(Recorded data)
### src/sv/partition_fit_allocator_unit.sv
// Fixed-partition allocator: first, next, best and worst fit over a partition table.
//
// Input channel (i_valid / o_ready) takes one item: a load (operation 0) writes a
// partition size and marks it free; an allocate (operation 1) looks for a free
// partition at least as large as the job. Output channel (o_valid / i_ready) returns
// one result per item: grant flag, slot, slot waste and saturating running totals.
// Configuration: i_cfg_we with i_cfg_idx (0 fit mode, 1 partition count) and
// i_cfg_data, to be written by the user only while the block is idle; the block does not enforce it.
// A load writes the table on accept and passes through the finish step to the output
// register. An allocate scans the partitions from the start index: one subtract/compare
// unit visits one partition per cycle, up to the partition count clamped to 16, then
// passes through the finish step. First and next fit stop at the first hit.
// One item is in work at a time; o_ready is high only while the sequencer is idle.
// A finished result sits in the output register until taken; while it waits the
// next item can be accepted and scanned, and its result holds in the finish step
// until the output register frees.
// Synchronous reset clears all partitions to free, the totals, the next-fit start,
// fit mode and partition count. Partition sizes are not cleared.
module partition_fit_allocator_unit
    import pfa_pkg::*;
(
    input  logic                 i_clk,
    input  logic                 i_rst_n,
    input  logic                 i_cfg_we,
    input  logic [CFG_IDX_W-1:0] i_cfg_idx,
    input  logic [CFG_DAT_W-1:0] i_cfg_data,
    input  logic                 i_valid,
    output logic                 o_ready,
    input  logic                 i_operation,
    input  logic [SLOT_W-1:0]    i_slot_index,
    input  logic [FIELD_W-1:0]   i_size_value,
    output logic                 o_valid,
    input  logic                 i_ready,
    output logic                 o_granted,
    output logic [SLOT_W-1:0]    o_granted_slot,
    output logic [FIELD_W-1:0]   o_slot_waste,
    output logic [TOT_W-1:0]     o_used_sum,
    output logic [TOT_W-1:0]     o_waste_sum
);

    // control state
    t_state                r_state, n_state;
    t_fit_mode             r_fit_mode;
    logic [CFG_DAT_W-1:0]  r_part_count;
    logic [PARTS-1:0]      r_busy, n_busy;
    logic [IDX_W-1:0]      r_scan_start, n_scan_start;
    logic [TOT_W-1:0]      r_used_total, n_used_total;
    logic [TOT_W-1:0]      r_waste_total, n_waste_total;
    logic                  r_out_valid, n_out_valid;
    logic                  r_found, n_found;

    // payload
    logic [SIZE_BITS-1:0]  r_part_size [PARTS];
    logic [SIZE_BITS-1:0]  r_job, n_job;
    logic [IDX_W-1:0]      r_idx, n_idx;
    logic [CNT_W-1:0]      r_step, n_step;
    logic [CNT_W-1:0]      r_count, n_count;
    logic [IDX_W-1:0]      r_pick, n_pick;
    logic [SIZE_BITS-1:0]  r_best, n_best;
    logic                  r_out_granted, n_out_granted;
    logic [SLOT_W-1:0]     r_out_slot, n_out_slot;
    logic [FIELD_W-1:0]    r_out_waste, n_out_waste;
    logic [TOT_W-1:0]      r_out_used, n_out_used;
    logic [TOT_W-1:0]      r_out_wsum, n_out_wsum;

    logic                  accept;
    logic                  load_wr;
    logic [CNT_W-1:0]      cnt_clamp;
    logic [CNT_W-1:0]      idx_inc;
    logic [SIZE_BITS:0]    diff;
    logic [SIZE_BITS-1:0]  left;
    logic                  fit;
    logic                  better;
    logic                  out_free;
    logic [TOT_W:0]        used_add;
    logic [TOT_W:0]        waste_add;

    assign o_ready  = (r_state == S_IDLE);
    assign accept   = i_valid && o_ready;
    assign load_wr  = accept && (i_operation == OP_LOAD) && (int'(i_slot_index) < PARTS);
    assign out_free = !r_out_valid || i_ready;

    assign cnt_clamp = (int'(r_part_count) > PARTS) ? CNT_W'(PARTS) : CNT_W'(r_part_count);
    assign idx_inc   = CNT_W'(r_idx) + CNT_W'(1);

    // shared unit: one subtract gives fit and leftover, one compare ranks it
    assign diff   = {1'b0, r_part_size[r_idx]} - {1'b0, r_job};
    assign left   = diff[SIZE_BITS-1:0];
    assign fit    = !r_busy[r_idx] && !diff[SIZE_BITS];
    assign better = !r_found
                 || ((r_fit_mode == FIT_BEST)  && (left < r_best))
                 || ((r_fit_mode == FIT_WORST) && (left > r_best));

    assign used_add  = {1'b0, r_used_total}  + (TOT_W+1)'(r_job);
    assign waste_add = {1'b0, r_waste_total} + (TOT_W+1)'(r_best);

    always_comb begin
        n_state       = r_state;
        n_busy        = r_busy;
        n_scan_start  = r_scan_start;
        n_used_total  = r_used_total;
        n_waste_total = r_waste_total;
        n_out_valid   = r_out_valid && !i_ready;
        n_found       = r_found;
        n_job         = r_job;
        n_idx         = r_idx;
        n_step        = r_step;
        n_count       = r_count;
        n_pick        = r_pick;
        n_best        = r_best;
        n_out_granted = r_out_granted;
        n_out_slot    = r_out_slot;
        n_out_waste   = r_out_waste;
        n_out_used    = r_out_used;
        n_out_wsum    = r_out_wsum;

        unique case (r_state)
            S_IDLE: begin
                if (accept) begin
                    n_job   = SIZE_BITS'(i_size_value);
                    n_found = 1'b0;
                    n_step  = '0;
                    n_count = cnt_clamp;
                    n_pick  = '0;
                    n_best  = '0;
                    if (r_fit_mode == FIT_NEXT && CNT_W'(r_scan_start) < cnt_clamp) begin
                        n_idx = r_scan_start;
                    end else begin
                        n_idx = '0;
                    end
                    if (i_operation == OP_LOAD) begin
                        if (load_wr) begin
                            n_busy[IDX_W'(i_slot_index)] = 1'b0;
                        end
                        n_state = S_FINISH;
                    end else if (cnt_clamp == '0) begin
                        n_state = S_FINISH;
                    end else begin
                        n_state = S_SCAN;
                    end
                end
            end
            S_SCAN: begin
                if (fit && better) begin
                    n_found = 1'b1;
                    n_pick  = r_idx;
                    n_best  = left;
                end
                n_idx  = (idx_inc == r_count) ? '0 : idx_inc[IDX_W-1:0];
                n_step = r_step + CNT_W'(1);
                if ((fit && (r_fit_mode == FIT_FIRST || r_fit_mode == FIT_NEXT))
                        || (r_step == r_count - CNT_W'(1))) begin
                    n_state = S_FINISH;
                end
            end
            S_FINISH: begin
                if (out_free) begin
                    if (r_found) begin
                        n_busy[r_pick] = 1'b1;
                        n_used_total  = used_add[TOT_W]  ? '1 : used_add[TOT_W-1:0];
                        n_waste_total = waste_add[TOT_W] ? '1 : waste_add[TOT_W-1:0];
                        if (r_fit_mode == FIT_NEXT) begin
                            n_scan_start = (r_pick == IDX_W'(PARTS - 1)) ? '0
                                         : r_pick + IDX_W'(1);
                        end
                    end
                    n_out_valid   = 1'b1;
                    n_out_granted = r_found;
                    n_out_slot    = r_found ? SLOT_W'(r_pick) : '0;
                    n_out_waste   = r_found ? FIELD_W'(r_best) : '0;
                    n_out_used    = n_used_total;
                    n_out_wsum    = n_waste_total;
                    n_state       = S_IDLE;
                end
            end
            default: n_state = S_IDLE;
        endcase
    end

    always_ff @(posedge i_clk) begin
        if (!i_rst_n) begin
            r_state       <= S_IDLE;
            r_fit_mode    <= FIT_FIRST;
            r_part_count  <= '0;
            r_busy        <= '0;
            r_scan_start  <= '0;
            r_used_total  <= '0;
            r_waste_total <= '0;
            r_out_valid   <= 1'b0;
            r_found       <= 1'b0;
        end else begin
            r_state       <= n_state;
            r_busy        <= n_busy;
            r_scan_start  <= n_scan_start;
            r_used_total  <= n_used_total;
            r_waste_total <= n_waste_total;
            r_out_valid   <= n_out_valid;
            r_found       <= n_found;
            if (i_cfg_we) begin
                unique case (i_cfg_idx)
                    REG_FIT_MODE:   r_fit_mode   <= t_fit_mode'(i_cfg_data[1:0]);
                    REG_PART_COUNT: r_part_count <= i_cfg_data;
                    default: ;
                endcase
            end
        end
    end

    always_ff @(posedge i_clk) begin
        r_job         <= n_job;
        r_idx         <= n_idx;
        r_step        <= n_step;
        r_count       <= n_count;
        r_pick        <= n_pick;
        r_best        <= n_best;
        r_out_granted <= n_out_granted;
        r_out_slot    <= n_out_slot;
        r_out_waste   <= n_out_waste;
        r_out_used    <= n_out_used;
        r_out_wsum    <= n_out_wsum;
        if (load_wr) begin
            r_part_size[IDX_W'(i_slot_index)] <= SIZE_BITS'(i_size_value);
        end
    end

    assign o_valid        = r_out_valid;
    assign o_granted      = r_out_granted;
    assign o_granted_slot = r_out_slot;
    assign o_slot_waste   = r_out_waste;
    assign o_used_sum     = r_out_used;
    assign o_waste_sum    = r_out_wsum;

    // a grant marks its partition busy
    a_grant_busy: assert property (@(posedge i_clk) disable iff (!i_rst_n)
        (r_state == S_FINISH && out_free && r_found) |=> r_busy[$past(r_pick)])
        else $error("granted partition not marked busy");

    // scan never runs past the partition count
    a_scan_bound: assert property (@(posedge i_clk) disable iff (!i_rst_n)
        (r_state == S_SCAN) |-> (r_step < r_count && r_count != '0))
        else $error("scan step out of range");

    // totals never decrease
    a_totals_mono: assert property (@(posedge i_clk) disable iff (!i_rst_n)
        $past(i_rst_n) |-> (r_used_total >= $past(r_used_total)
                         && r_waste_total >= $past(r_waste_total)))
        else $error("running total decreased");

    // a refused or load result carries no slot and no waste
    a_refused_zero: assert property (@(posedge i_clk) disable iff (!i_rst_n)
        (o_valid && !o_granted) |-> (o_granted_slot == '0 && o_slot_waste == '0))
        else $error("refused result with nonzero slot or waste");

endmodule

_Goal of the exercise_
Quote the data above from the line containing "r_part_size[IDX_W'(i_slot_index)] <= SIZE_BITS'(i_size_value);" to the line containing "totals never decrease", inclusive, and stop.

_Response for this exercise_
            r_part_size[IDX_W'(i_slot_index)] <= SIZE_BITS'(i_size_value);
        end
    end

    assign o_valid        = r_out_valid;
    assign o_granted      = r_out_granted;
    assign o_granted_slot = r_out_slot;
    assign o_slot_waste   = r_out_waste;
    assign o_used_sum     = r_out_used;
    assign o_waste_sum    = r_out_wsum;

    // a grant marks its partition busy
    a_grant_busy: assert property (@(posedge i_clk) disable iff (!i_rst_n)
        (r_state == S_FINISH && out_free && r_found) |=> r_busy[$past(r_pick)])
        else $error("granted partition not marked busy");

    // scan never runs past the partition count
    a_scan_bound: assert property (@(posedge i_clk) disable iff (!i_rst_n)
        (r_state == S_SCAN) |-> (r_step < r_count && r_count != '0))
        else $error("scan step out of range");

    // totals never decrease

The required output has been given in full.